MeiliSearch/deep-dive.md

# A deep dive in MeiliDB

On the 15 of May 2019.

MeiliDB is a full text search engine based on a final state transducer named [fst](https://github.com/BurntSushi/fst) and a key-value store named [sled](https://github.com/spacejam/sled). The goal of a search engine is to store data and to respond to queries as accurate and fast as possible. To achieve this it must save the matching words in an [inverted index](https://en.wikipedia.org/wiki/Inverted_index).

<!-- MarkdownTOC autolink="true" -->

- [Where is the data stored?](#where-is-the-data-stored)
- [What does the key-value store contains?](#what-does-the-key-value-store-contains)
    - [The inverted word index](#the-inverted-word-index)
        - [A final state transducer](#a-final-state-transducer)
        - [Document indexes](#document-indexes)
    - [The schema](#the-schema)
    - [Document attributes](#document-attributes)
- [How is a request processed?](#how-is-a-request-processed)
    - [Query lexemes](#query-lexemes)
    - [Automatons and query index](#automatons-and-query-index)
    - [Sort by criteria](#sort-by-criteria)

<!-- /MarkdownTOC -->

## Where is the data stored?

MeiliDB is entirely backed by a key-value store like any good database (i.e. Postgres, MySQL).
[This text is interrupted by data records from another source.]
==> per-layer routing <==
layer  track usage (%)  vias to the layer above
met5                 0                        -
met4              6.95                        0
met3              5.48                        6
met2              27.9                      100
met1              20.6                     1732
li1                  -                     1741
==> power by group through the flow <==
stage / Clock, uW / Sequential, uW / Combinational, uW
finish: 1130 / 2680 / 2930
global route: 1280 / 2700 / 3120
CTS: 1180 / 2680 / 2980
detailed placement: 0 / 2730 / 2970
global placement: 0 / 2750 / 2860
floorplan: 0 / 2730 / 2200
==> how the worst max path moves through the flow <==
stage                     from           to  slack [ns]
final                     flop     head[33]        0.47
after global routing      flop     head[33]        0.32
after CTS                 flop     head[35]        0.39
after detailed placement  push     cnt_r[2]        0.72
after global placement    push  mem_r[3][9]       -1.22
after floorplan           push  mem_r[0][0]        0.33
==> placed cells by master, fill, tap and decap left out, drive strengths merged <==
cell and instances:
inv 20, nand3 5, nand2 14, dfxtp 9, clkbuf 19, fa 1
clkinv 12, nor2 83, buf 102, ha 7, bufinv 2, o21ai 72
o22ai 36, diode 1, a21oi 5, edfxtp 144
--- src/rtl/cvel_pkg.sv ---
// Shared constants and types for the cell voltage extreme locator.
`default_nettype none

package cvel_pkg;

    localparam int VOLT_W       = 16;
    localparam int SUM_W        = 23;
    localparam int CELL_COUNT_W = 8;
    localparam int MOD_NUM_W    = 3;
    localparam int CHAN_NUM_W   = 6;
    localparam int NUM_MASKS    = 4;
    localparam int MASK_W       = 32;
    localparam int MASK_SEL_W   = 2;
    localparam int CHAN_SEL_W   = 5;
    localparam int CFG_IDX_W    = 3;
    localparam int CFG_DATA_W   = 32;

    localparam logic [SUM_W-1:0]  SUM_LIMIT     = 23'h7fffff;
    localparam logic [VOLT_W-1:0] VOLT_ALL_ONES = 16'hffff;

    localparam logic [CELL_COUNT_W-1:0] CELL_COUNT_RESET   = 8'd128;
    localparam logic [MOD_NUM_W-1:0]    MODULE_COUNT_RESET = 3'd4;
    localparam logic [MASK_W-1:0]       MASK_RESET         = 32'hffffffff;

    typedef enum logic [CFG_IDX_W-1:0] {
        REG_CELL_COUNT   = 3'd0,
        REG_MODULE_COUNT = 3'd1,
        REG_MASK0        = 3'd2,
        REG_MASK1        = 3'd3,
        REG_MASK2        = 3'd4,
        REG_MASK3        = 3'd5
    } cfg_reg_t;

    typedef enum logic [1:0] {
        LOC_IDLE,
        LOC_SEARCH,
        LOC_OUT
    } loc_state_t;

endpackage

`default_nettype wire

--- src/rtl/cell_voltage_extreme_locator_top.sv ---
// Top level of the cell voltage extreme locator: config registers and front/queue/back.
`default_nettype none

// Cell voltages enter one beat per cycle on the input channel, in logical cell
// order; after cell_count beats (0 taken as 1, capped at MAX_CELLS) the scan
// closes and one result beat carries the highest and lowest voltage, the
// module/channel position of each (first occurrence wins on ties) and the
// saturated pack sum. The front end takes a beat every cycle unless in_stall is
// high and pushes each closed scan into a two-entry record queue; it raises
// in_stall only while that queue is full. The back end pops a record and walks
// the cell-present masks one channel bit per cycle, counting set bits until
// both indexes are mapped or the last channel of the last searched module is
// reached; with a module count of 0 it skips the walk. A locate pass runs from
// the pop through the mask walk to the result beat, which holds while out_stall
// is high. The front end keeps taking cells while earlier scans are located;
// when scans close faster than locate passes finish, the queue fills and
// in_stall holds the input. A position that the masks cannot supply keeps the
// module/channel reported for the previous scan (0 after reset). Configuration
// writes are always taken (cfg_ready is tied high) and should be issued only
// while the block is idle; an unknown register index is dropped.
module cell_voltage_extreme_locator_top #(
    parameter int MAX_MODULES         = 4,
    parameter int CHANNELS_PER_MODULE = 32,
    parameter int MAX_CELLS           = 128
) (
    input  wire logic                               clk,
    input  wire logic                               rst_n,
    input  wire logic                               in_valid,
    output logic                                    in_stall,
    input  wire logic [cvel_pkg::VOLT_W-1:0]        cell_voltage,
    output logic                                    out_valid,
    input  wire logic                               out_stall,
    output logic [cvel_pkg::VOLT_W-1:0]             max_voltage,
    output logic [cvel_pkg::MOD_NUM_W-1:0]          max_module,
    output logic [cvel_pkg::CHAN_NUM_W-1:0]         max_channel,
    output logic [cvel_pkg::VOLT_W-1:0]             min_voltage,
    output logic [cvel_pkg::MOD_NUM_W-1:0]          min_module,
    output logic [cvel_pkg::CHAN_NUM_W-1:0]         min_channel,
    output logic [cvel_pkg::SUM_W-1:0]              pack_sum,
    input  wire logic                               cfg_valid,
    output logic                                    cfg_ready,
    input  wire logic [cvel_pkg::CFG_IDX_W-1:0]     cfg_index,
    input  wire logic [cvel_pkg::CFG_DATA_W-1:0]    cfg_data
);
    import cvel_pkg::*;

    // index width of a logical cell within one scan
    localparam int IDX_W = (MAX_CELLS > 1) ? $clog2(MAX_CELLS) : 1;
    // scan record: max, max index, min, min index, sum
    localparam int REC_W = 2 * VOLT_W + 2 * IDX_W + SUM_W;

    logic [CELL_COUNT_W-1:0]             cell_count_reg;
    logic [MOD_NUM_W-1:0]                module_count_reg;
    logic [NUM_MASKS-1:0][MASK_W-1:0]    mask_reg;

    logic             in_accept;
    logic             push;
    logic             pop;
    logic             q_full;
    logic             q_empty;
    logic [REC_W-1:0] push_data;
    logic [REC_W-1:0] pop_data;

    assign cfg_ready = 1'b1;

    // hold the front whenever the record queue has no room
    assign in_stall  = q_full;
    assign in_accept = in_valid && !in_stall;

    // configuration register file; unknown indexes drop the beat
    always_ff @(posedge clk or negedge rst_n)
    begin
        if (!rst_n)
        begin
            cell_count_reg   <= CELL_COUNT_RESET;
            module_count_reg <= MODULE_COUNT_RESET;
            mask_reg         <= {NUM_MASKS{MASK_RESET}};
        end
        else if (cfg_valid && cfg_ready)
        begin
            unique case (cfg_reg_t'(cfg_index))
                REG_CELL_COUNT:   cell_count_reg   <= cfg_data[CELL_COUNT_W-1:0];
                REG_MODULE_COUNT: module_count_reg <= cfg_data[MOD_NUM_W-1:0];
                REG_MASK0:        mask_reg[0]      <= cfg_data[MASK_W-1:0];
                REG_MASK1:        mask_reg[1]      <= cfg_data[MASK_W-1:0];
                REG_MASK2:        mask_reg[2]      <= cfg_data[MASK_W-1:0];
                REG_MASK3:        mask_reg[3]      <= cfg_data[MASK_W-1:0];
                default:
                begin
                end
            endcase
        end
    end

    cvel_front #(
        .MAX_CELLS (MAX_CELLS),
        .IDX_W     (IDX_W),
        .REC_W     (REC_W)
    ) u_front (
        .clk          (clk),
        .rst_n        (rst_n),
        .accept       (in_accept),
        .cell_voltage (cell_voltage),
        .cell_count   (cell_count_reg),
        .push         (push),
        .push_data    (push_data)
    );

    cvel_queue #(
        .REC_W (REC_W)
    ) u_queue (
        .clk       (clk),
        .rst_n     (rst_n),
        .push      (push),
        .push_data (push_data),
        .pop       (pop),
        .pop_data  (pop_data),
        .full      (q_full),
        .empty     (q_empty)
    );

    cvel_back #(
        .MAX_MODULES         (MAX_MODULES),
        .CHANNELS_PER_MODULE (CHANNELS_PER_MODULE),
        .IDX_W               (IDX_W),
        .REC_W               (REC_W)
    ) u_back (
        .clk          (clk),
        .rst_n        (rst_n),
        .q_empty      (q_empty),
        .q_data       (pop_data),
        .pop          (pop),
        .module_count (module_count_reg),
        .masks        (mask_reg),
        .out_valid    (out_valid),
        .out_stall    (out_stall),
        .max_voltage  (max_voltage),
        .max_module   (max_module),
        .max_channel  (max_channel),
        .min_voltage  (min_voltage),
        .min_module   (min_module),
        .min_channel  (min_channel),
        .pack_sum     (pack_sum)
    );

endmodule

`default_nettype wire

--- src/rtl/cvel_front.sv ---
// Front end: accepts cell beats and keeps running extremes and pack sum.
`default_nettype none

module cvel_front #(
    parameter int MAX_CELLS = 128,
    parameter int IDX_W     = 7,
    parameter int REC_W     = 69
) (
    input  wire logic                             clk,
    input  wire logic                             rst_n,
    input  wire logic                             accept,
    input  wire logic [cvel_pkg::VOLT_W-1:0]      cell_voltage,
    input  wire logic [cvel_pkg::CELL_COUNT_W-1:0] cell_count,
    output logic                                  push,
    output logic [REC_W-1:0]                      push_data
);
    import cvel_pkg::*;

    localparam int SEEN_W = (MAX_CELLS > 1) ? $clog2(MAX_CELLS + 1) : 1;
    localparam int LIM_W  = (SEEN_W > CELL_COUNT_W) ? SEEN_W : CELL_COUNT_W;

    logic [VOLT_W-1:0] max_reg, max_next;
    logic [VOLT_W-1:0] min_reg, min_next;
    logic [IDX_W-1:0]  max_idx_reg, max_idx_next;
    logic [IDX_W-1:0]  min_idx_reg, min_idx_next;
    logic [SUM_W-1:0]  sum_reg, sum_next;
    logic [SEEN_W-1:0] seen_reg, seen_inc;
    logic [SUM_W:0]    sum_wide;
    logic [LIM_W-1:0]  lim_raw, lim;
    logic              scan_end;

    always_comb
    begin
        lim_raw = (cell_count == '0) ? LIM_W'(1) : LIM_W'(cell_count);
        lim     = (lim_raw > LIM_W'(MAX_CELLS)) ? LIM_W'(MAX_CELLS) : lim_raw;

        max_next     = max_reg;
        max_idx_next = max_idx_reg;
        if (cell_voltage > max_reg)
        begin
            max_next     = cell_voltage;
            max_idx_next = IDX_W'(seen_reg);
        end
        min_next     = min_reg;
        min_idx_next = min_idx_reg;
        if (cell_voltage < min_reg)
        begin
            min_next     = cell_voltage;
            min_idx_next = IDX_W'(seen_reg);
        end

        // saturate the pack sum
        sum_wide = {1'b0, sum_reg} + (SUM_W + 1)'(cell_voltage);
        sum_next = (sum_wide > {1'b0, SUM_LIMIT}) ? SUM_LIMIT : sum_wide[SUM_W-1:0];

        seen_inc = seen_reg + SEEN_W'(1);
        scan_end = (LIM_W'(seen_inc) >= lim);
        push     = accept && scan_end;
        push_data = {max_next, max_idx_next, min_next, min_idx_next, sum_next};
    end

    always_ff @(posedge clk or negedge rst_n)
    begin
        if (!rst_n)
        begin
            max_reg     <= '0;
            min_reg     <= VOLT_ALL_ONES;
            max_idx_reg <= '0;
            min_idx_reg <= '0;
            sum_reg     <= '0;
            seen_reg    <= '0;
        end
        else if (accept)
        begin
            if (scan_end)
            begin
                max_reg     <= '0;
                min_reg     <= VOLT_ALL_ONES;
                max_idx_reg <= '0;
                min_idx_reg <= '0;
                sum_reg     <= '0;
                seen_reg    <= '0;
            end
            else
            begin
                max_reg     <= max_next;
                min_reg     <= min_next;
                max_idx_reg <= max_idx_next;
                min_idx_reg <= min_idx_next;
                sum_reg     <= sum_next;
                seen_reg    <= seen_inc;
            end
        end
    end

    a_seen_in_range: assert property (@(posedge clk) disable iff (!rst_n)
        LIM_W'(seen_reg) < LIM_W'(MAX_CELLS))
        else $error("cells seen reached the scan ceiling without closing the scan");

    a_push_clears: assert property (@(posedge clk) disable iff (!rst_n)
        push |=> (seen_reg == '0) && (sum_reg == '0))
        else $error("scan state not cleared after closing a scan");

endmodule

`default_nettype wire

--- src/rtl/cvel_queue.sv ---
// Two-entry queue carrying closed scan records from front to back.
`default_nettype none

module cvel_queue #(
    parameter int REC_W = 69
) (
    input  wire logic             clk,
    input  wire logic             rst_n,
    input  wire logic             push,
    input  wire logic [REC_W-1:0] push_data,
    input  wire logic             pop,
    output logic [REC_W-1:0]      pop_data,
    output logic                  full,
    output logic                  empty
);
    import cvel_pkg::*;

    logic [REC_W-1:0] entry_reg [2];
    logic             wr_ptr_reg;
    logic             rd_ptr_reg;
    logic [1:0]       count_reg;

    assign full     = (count_reg == 2'd2);
    assign empty    = (count_reg == 2'd0);
    assign pop_data = entry_reg[rd_ptr_reg];

    always_ff @(posedge clk)
    begin
        if (push)
        begin
            entry_reg[wr_ptr_reg] <= push_data;
        end
    end

    always_ff @(posedge clk or negedge rst_n)
    begin
        if (!rst_n)
        begin
            wr_ptr_reg <= 1'b0;
            rd_ptr_reg <= 1'b0;
            count_reg  <= 2'd0;
        end
        else
        begin
            if (push)
            begin
                wr_ptr_reg <= ~wr_ptr_reg;
            end
            if (pop)
            begin
                rd_ptr_reg <= ~rd_ptr_reg;
            end
            if (push && !pop)
            begin
                count_reg <= count_reg + 2'd1;
            end
            else if (pop && !push)
            begin
                count_reg <= count_reg - 2'd1;
            end
        end
    end

    a_no_overflow: assert property (@(posedge clk) disable iff (!rst_n)
        push |-> !full)
        else $error("record pushed into a full queue");

    a_no_underflow: assert property (@(posedge clk) disable iff (!rst_n)
        pop |-> !empty)
        else $error("record popped from an empty queue");

endmodule

`default_nettype wire

--- src/rtl/cvel_back.sv ---
// Back end: maps extreme indexes to module/channel by a bit-serial mask walk.
`default_nettype none

module cvel_back #(
    parameter int MAX_MODULES         = 4,
    parameter int CHANNELS_PER_MODULE = 32,
    parameter int IDX_W               = 7,
    parameter int REC_W               = 69
) (
    input  wire logic                                         clk,
    input  wire logic                                         rst_n,
    input  wire logic                                         q_empty,
    input  wire logic [REC_W-1:0]                             q_data,
    output logic                                              pop,
    input  wire logic [cvel_pkg::MOD_NUM_W-1:0]               module_count,
    input  wire logic [cvel_pkg::NUM_MASKS-1:0][cvel_pkg::MASK_W-1:0] masks,
    output logic                                              out_valid,
    input  wire logic                                         out_stall,
    output logic [cvel_pkg::VOLT_W-1:0]                       max_voltage,
    output logic [cvel_pkg::MOD_NUM_W-1:0]                    max_module,
    output logic [cvel_pkg::CHAN_NUM_W-1:0]                   max_channel,
    output logic [cvel_pkg::VOLT_W-1:0]                       min_voltage,
    output logic [cvel_pkg::MOD_NUM_W-1:0]                    min_module,
    output logic [cvel_pkg::CHAN_NUM_W-1:0]                   min_channel,
    output logic [cvel_pkg::SUM_W-1:0]                        pack_sum
);
    import cvel_pkg::*;

    localparam int MOD_LIMIT = (MAX_MODULES < NUM_MASKS) ? MAX_MODULES : NUM_MASKS;
    localparam int MOD_W     = (MOD_LIMIT > 1) ? $clog2(MOD_LIMIT) : 1;
    localparam int CH_W      = (CHANNELS_PER_MODULE > 1) ? $clog2(CHANNELS_PER_MODULE) : 1;
    localparam int CNT_W     = $clog2(MOD_LIMIT * CHANNELS_PER_MODULE + 1);
    localparam int CMP_W     = (CNT_W > IDX_W) ? CNT_W : IDX_W;

    loc_state_t state_reg, state_next;

    logic [VOLT_W-1:0]     cur_max_reg, cur_min_reg;
    logic [IDX_W-1:0]      cur_max_idx_reg, cur_min_idx_reg;
    logic [SUM_W-1:0]      cur_sum_reg;
    logic [MOD_W-1:0]      mod_reg;
    logic [CH_W-1:0]       chan_reg;
    logic [CNT_W-1:0]      cnt_reg;
    logic                  max_found_reg, min_found_reg;
    logic [MOD_NUM_W-1:0]  kept_max_mod_reg, kept_min_mod_reg;
    logic [CHAN_NUM_W-1:0] kept_max_ch_reg, kept_min_ch_reg;

    logic [MOD_NUM_W-1:0]  mods_eff;
    logic                  bit_set, hit_max, hit_min, last_chan, last_mod, walk_done;
    logic [MOD_NUM_W-1:0]  pos_mod;
    logic [CHAN_NUM_W-1:0] pos_ch;

    always_comb
    begin
        mods_eff  = (module_count > MOD_NUM_W'(MOD_LIMIT)) ? MOD_NUM_W'(MOD_LIMIT)
                                                           : module_count;
        bit_set   = masks[MASK_SEL_W'(mod_reg)][CHAN_SEL_W'(chan_reg)];
        hit_max   = bit_set && !max_found_reg &&
                    (CMP_W'(cnt_reg) == CMP_W'(cur_max_idx_reg));
        hit_min   = bit_set && !min_found_reg &&
                    (CMP_W'(cnt_reg) == CMP_W'(cur_min_idx_reg));
        pos_mod   = MOD_NUM_W'(mod_reg) + MOD_NUM_W'(1);
        pos_ch    = CHAN_NUM_W'(chan_reg) + CHAN_NUM_W'(1);
        last_chan = (chan_reg == CH_W'(CHANNELS_PER_MODULE - 1));
        last_mod  = (pos_mod == mods_eff);
        walk_done = (last_chan && last_mod) ||
                    ((max_found_reg || hit_max) && (min_found_reg || hit_min));

        state_next = state_reg;
        pop        = 1'b0;
        unique case (state_reg)
            LOC_IDLE:
            begin
                if (!q_empty)
                begin
                    pop        = 1'b1;
                    state_next = (mods_eff == '0) ? LOC_OUT : LOC_SEARCH;
                end
            end
            LOC_SEARCH:
            begin
                if (walk_done)
                begin
                    state_next = LOC_OUT;
                end
            end
            LOC_OUT:
            begin
                if (!out_stall)
                begin
                    state_next = LOC_IDLE;
                end
            end
            default:
            begin
                state_next = LOC_IDLE;
            end
        endcase

        out_valid   = (state_reg == LOC_OUT);
        max_voltage = cur_max_reg;
        max_module  = kept_max_mod_reg;
        max_channel = kept_max_ch_reg;
        min_voltage = cur_min_reg;
        min_module  = kept_min_mod_reg;
        min_channel = kept_min_ch_reg;
        pack_sum    = cur_sum_reg;
    end

    always_ff @(posedge clk or negedge rst_n)
    begin
        if (!rst_n)
        begin
            state_reg <= LOC_IDLE;
        end
        else
        begin
            state_reg <= state_next;
        end
    end

    // record payload, latched at pop
    always_ff @(posedge clk)
    begin
        if (pop)
        begin
            {cur_max_reg, cur_max_idx_reg, cur_min_reg, cur_min_idx_reg, cur_sum_reg}
                <= q_data;
        end
    end

    always_ff @(posedge clk or negedge rst_n)
    begin
        if (!rst_n)
        begin
            mod_reg          <= '0;
            chan_reg         <= '0;
            cnt_reg          <= '0;
            max_found_reg    <= 1'b0;
            min_found_reg    <= 1'b0;
            kept_max_mod_reg <= '0;
            kept_max_ch_reg  <= '0;
            kept_min_mod_reg <= '0;
            kept_min_ch_reg  <= '0;
        end
        else if (pop)
        begin
            mod_reg       <= '0;
            chan_reg      <= '0;
            cnt_reg       <= '0;
            max_found_reg <= 1'b0;
            min_found_reg <= 1'b0;
        end
        else if (state_reg == LOC_SEARCH)
        begin
            // a miss leaves the kept position untouched
            if (hit_max)
            begin
                max_found_reg    <= 1'b1;
                kept_max_mod_reg <= pos_mod;
                kept_max_ch_reg  <= pos_ch;
            end
            if (hit_min)
            begin
                min_found_reg    <= 1'b1;
                kept_min_mod_reg <= pos_mod;
                kept_min_ch_reg  <= pos_ch;
            end
            if (bit_set)
            begin
                cnt_reg <= cnt_reg + CNT_W'(1);
            end
            if (last_chan)
            begin
                chan_reg <= '0;
                mod_reg  <= mod_reg + MOD_W'(1);
            end
            else
            begin
                chan_reg <= chan_reg + CH_W'(1);
            end
        end
    end

    a_pop_leaves_idle: assert property (@(posedge clk) disable iff (!rst_n)
        pop |=> (state_reg != LOC_IDLE))
        else $error("pop did not start a locate pass");

    a_kept_module_range: assert property (@(posedge clk) disable iff (!rst_n)
        (kept_max_mod_reg <= MOD_NUM_W'(MOD_LIMIT)) &&
        (kept_min_mod_reg <= MOD_NUM_W'(MOD_LIMIT)))
        else $error("kept module number beyond searched modules");

endmodule

`default_nettype wire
This brings a great flexibility in the way documents can be stored and updates handled along time.

[sled will brings some](https://github.com/spacejam/sled/tree/434533332a3f485e6d2e467023be0a0b55d3a1af#plans) of the [A.C.I.D. properties](https://en.wikipedia.org/wiki/ACID_(computer_science)) to help us be sure the saved data is consistent.


## What does the key-value store contains?

It contain the inverted word index, the schema and the documents fields.

### The inverted word index

[The inverted word index](https://github.com/meilisearch/MeiliDB/blob/3db823de002243004612e36a19b4578d800dab97/meilidb-data/src/database/words_index.rs) is a sled Tree dedicated to store and give access to all documents that contains a specific word. The information stored under the word is simply a big ordered array of where in the document the word has been found. In other word, a big list of [`DocIndex`](https://github.com/meilisearch/MeiliDB/blob/3db823de002243004612e36a19b4578d800dab97/meilidb-core/src/lib.rs#L35-L51).

#### A final state transducer

_...also abbreviated fst_

This is the first entry point of the engine, you can read more about how it work with the beautiful blog post of @BurntSushi, [Index 1,600,000,000 Keys with Automata and Rust](https://blog.burntsushi.net/transducers/).

To make it short it is a powerful way to store all the words that are present in the indexed documents. You construct it by giving it all the words you want to index. When you want to search in it you can provide any automaton you want, in MeiliDB [a custom levenshtein automaton](https://github.com/tantivy-search/levenshtein-automata/) is used.

#### Document indexes

The `fst` will only return the words that match with the search automaton but the goal of the search engine is to retrieve all matches in all the documents when a query is made. You want it to return some sort of position in an attribute in a document, an information about where the given word matched.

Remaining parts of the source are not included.